These Terms and Conditions constitute a legally binding agreement between H C FULARA TECHNOLOGIES, and the client engaging the services of the Company for software development. By engaging the Company's services, the Client agrees to the following terms and conditions:

  1. Scope of Services:

    a. The Company agrees to provide software development services as outlined in the project proposal or statement of work agreed upon by both parties.

    b. The Company will make reasonable efforts to meet project milestones and deadlines as agreed upon, but does not guarantee specific completion dates.

  2. Intellectual Property:

    a. All intellectual property rights, including but not limited to copyrights, patents, and trademarks, associated with the software developed by the Company shall belong to the Client upon completion and full payment.

    b. The Company retains the right to use general knowledge, skills, and experience acquired during the project for other purposes and clients.

  3. Confidentiality:

    a. The Company agrees to keep all confidential information provided by the Client strictly confidential and not disclose it to any third party without the Client's prior written consent.

    b. The Client acknowledges that the Company may use subcontractors or third-party service providers during the project, and the Company will ensure that such parties are bound by appropriate confidentiality obligations.

  4. Payment Terms:

    a. The Client agrees to pay the Company the agreed-upon fees for the software development services.
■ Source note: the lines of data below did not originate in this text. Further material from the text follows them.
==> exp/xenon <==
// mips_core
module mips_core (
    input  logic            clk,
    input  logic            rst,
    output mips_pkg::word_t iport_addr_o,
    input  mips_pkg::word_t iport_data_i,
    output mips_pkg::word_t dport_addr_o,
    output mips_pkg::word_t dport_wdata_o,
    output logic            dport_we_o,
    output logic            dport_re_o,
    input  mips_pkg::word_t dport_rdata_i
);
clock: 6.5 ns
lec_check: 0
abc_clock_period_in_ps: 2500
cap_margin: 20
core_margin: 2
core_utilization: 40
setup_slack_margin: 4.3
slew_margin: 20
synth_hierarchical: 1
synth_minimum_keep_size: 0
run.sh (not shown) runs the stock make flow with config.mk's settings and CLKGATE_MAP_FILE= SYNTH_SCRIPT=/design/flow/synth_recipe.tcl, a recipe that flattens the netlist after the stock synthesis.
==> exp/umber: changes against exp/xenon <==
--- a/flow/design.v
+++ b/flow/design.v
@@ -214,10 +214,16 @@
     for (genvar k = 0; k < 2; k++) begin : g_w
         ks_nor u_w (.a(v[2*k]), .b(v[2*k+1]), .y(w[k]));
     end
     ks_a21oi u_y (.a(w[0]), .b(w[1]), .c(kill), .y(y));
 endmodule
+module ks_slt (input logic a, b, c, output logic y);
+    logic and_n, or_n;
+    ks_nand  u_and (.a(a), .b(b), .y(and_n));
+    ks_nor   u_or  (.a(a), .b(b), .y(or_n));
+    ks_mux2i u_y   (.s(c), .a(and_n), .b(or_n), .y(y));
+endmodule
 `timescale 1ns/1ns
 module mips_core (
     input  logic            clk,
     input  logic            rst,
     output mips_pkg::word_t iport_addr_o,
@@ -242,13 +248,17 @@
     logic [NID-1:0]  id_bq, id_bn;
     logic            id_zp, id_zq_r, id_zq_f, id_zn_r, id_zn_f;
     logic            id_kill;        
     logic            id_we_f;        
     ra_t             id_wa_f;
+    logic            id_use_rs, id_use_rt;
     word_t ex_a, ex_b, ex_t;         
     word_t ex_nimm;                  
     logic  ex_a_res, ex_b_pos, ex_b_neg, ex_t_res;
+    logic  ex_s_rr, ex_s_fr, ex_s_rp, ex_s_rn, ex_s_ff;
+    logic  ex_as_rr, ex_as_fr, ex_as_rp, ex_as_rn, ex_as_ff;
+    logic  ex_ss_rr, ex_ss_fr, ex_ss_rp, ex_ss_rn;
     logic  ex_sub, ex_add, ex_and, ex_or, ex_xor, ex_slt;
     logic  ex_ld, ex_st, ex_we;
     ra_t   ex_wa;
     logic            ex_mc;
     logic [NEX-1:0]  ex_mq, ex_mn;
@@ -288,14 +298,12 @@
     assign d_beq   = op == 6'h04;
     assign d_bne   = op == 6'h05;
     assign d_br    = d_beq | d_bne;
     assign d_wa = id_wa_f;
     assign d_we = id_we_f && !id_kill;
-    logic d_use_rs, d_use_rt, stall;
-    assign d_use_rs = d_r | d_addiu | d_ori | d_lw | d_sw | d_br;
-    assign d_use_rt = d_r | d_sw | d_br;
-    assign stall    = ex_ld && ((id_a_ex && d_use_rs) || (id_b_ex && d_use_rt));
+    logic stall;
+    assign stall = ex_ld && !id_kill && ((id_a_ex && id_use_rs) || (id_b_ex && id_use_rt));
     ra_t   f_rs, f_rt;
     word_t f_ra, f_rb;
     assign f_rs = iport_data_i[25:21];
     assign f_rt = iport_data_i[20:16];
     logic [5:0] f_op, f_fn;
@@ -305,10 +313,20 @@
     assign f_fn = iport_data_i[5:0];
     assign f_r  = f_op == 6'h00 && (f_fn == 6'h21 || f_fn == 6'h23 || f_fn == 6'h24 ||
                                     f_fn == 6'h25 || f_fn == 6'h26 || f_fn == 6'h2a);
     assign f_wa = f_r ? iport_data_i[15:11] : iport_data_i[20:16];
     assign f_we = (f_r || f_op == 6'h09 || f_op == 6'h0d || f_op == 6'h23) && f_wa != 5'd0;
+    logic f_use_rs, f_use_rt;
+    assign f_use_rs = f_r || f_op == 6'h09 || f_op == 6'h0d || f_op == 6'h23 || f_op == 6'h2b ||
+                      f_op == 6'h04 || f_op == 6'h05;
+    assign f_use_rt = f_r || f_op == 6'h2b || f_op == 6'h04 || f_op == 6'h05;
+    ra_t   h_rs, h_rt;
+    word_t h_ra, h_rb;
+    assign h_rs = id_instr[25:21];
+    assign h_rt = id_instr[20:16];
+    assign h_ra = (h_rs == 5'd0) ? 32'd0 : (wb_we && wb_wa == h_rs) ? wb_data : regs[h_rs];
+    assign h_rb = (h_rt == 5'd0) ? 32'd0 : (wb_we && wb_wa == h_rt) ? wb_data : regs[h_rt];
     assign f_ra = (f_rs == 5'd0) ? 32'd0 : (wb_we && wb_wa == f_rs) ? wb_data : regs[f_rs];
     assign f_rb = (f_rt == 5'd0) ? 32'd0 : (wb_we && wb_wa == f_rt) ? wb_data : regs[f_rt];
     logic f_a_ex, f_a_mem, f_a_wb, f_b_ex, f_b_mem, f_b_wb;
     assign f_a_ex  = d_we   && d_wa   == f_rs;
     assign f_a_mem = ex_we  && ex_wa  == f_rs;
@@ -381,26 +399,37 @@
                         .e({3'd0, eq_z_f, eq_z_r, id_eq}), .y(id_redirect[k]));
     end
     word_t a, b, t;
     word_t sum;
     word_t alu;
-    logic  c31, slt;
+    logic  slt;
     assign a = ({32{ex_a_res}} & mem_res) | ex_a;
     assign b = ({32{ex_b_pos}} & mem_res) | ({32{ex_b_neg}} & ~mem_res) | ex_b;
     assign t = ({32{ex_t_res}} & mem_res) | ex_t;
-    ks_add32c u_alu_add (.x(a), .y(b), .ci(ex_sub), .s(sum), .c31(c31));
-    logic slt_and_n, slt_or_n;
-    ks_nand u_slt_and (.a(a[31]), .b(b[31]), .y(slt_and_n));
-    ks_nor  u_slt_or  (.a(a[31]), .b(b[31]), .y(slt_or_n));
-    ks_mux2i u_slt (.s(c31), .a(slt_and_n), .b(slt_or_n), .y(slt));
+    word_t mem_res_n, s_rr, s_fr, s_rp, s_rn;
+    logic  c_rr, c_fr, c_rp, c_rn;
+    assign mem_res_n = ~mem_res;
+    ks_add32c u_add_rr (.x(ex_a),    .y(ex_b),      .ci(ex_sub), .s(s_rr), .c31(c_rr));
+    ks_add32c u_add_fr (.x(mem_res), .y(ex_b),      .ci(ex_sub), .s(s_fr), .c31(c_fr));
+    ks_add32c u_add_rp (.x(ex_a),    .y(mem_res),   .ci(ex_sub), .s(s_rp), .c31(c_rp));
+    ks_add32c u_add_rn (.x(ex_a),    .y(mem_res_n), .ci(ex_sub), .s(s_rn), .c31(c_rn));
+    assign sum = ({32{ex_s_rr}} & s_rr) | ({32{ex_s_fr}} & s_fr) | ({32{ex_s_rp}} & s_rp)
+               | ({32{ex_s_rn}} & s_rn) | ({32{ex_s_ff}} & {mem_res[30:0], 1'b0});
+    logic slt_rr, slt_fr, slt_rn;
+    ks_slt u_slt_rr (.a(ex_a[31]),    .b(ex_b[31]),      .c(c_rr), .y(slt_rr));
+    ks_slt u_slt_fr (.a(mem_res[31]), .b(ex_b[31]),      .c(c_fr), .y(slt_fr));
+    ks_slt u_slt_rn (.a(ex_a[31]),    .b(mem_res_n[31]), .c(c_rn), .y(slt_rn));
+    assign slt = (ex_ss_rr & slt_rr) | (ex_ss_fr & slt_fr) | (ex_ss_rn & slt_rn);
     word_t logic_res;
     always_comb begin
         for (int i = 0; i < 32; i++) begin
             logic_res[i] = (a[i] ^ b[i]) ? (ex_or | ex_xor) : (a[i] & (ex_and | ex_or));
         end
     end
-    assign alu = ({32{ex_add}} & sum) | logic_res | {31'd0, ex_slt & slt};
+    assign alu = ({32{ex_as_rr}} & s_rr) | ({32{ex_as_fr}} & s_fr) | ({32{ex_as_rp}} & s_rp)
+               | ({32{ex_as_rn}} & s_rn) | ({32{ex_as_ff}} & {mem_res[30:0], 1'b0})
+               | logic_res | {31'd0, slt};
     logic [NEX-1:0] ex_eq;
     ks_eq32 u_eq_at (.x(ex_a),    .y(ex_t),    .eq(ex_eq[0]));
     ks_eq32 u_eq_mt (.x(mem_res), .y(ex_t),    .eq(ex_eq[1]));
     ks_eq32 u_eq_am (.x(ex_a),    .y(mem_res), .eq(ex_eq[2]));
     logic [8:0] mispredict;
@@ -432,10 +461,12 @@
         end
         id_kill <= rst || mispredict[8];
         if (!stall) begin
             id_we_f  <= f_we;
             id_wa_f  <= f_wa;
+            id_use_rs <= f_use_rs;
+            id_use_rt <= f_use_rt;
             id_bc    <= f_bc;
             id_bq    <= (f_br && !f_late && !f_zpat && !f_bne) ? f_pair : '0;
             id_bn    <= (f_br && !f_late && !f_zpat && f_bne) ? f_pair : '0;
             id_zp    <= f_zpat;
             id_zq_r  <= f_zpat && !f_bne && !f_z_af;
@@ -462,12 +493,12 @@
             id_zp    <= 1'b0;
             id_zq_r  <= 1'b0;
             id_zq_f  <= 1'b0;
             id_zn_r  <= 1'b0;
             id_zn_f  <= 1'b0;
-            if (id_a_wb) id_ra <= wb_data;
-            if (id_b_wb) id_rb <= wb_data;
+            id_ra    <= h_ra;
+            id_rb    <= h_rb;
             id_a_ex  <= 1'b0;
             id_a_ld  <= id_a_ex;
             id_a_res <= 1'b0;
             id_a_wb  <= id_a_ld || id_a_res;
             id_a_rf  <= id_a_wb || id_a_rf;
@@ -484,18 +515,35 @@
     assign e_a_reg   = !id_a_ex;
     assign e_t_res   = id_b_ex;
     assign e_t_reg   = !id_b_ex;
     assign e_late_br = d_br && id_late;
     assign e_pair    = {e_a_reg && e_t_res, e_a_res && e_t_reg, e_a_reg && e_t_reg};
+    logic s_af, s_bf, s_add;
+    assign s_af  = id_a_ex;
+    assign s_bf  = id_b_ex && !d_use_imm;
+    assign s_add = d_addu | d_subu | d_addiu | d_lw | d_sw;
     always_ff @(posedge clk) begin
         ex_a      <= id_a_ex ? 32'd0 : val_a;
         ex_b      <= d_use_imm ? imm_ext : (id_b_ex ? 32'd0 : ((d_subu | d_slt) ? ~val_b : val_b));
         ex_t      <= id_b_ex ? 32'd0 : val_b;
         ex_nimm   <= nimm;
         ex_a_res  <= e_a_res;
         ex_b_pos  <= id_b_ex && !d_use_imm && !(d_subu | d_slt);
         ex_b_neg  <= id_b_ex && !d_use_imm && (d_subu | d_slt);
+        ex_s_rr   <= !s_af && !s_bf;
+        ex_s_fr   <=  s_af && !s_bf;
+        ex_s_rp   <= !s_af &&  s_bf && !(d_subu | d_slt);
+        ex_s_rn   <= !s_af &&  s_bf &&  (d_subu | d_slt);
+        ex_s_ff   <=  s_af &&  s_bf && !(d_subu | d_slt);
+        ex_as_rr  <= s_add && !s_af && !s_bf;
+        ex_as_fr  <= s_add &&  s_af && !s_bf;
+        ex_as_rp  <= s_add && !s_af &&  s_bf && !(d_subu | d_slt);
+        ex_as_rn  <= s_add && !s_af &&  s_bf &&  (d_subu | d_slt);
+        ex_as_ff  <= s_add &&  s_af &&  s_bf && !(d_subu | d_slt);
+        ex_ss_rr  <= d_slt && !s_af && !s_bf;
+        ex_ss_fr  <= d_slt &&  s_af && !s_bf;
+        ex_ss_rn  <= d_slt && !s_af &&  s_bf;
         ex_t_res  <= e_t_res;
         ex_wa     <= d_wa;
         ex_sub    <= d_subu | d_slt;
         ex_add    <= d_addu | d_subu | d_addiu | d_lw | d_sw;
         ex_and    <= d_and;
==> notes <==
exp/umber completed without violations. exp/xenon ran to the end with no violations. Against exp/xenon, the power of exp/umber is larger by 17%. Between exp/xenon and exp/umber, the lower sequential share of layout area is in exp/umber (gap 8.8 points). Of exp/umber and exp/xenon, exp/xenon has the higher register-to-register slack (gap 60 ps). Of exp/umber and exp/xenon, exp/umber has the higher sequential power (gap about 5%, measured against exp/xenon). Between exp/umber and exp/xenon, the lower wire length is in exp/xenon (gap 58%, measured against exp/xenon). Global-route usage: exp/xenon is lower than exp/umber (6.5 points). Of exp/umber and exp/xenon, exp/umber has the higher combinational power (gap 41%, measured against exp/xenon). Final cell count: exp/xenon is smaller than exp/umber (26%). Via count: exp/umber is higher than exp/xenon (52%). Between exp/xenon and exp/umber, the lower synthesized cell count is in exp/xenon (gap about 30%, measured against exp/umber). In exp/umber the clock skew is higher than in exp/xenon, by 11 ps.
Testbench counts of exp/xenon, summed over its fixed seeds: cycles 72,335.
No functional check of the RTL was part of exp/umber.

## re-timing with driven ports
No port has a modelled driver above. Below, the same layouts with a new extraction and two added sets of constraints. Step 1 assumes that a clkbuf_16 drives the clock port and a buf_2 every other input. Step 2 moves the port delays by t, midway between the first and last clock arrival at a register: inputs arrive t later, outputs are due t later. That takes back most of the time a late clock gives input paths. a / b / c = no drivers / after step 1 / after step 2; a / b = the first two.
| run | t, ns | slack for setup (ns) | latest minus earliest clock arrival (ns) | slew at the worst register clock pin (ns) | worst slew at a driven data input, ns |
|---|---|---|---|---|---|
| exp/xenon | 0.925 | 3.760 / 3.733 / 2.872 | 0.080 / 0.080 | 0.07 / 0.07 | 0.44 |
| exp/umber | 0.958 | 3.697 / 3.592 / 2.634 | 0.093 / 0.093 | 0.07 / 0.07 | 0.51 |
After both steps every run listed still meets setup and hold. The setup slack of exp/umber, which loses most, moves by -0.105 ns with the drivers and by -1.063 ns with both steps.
    b. Payment terms, including the schedule, method, and currency of payment, will be specified in the project proposal or invoice.

    c. In case of any additional work or changes requested by the Client outside the original scope, the Company reserves the right to adjust the fees accordingly and obtain the Client's approval before proceeding.

  5. Warranty and Support:

    a. The Company warrants that the software developed will perform according to the specifications outlined in the project proposal for a period of [specified warranty period].

    b. During the warranty period, the Company will provide reasonable support to address any defects or issues with the software.

    c. The warranty will be void if the software is modified or altered by anyone other than the Company without written consent.

  6. Limitation of Liability:

    a. The Company will not be liable for any indirect, incidental, or consequential damages arising out of or related to the use or performance of the software.

    b. The total liability of the Company, regardless of the cause of action, shall be limited to the amount paid by the Client for the specific software development services.

  7. Termination:

    a. Either party may terminate this Agreement by providing written notice to the other party.

    b. In the event of termination, the Client agrees to pay for all services provided up to the termination date.

  8. Governing Law and Jurisdiction:

    This Agreement shall be governed by and construed in accordance with the laws of [Jurisdiction]. Any disputes arising out of or in connection with this Agreement shall be subject to the exclusive jurisdiction of the courts in Nainital Jurisdiction.

  9. Entire Agreement:

    This Agreement constitutes the entire understanding between the parties and supersedes any prior discussions, understandings, or agreements, whether oral or written, relating to the subject matter hereof.

By engaging the services of the Company, the Client acknowledges that they have read, understood, and agree to be bound by these Terms and Conditions.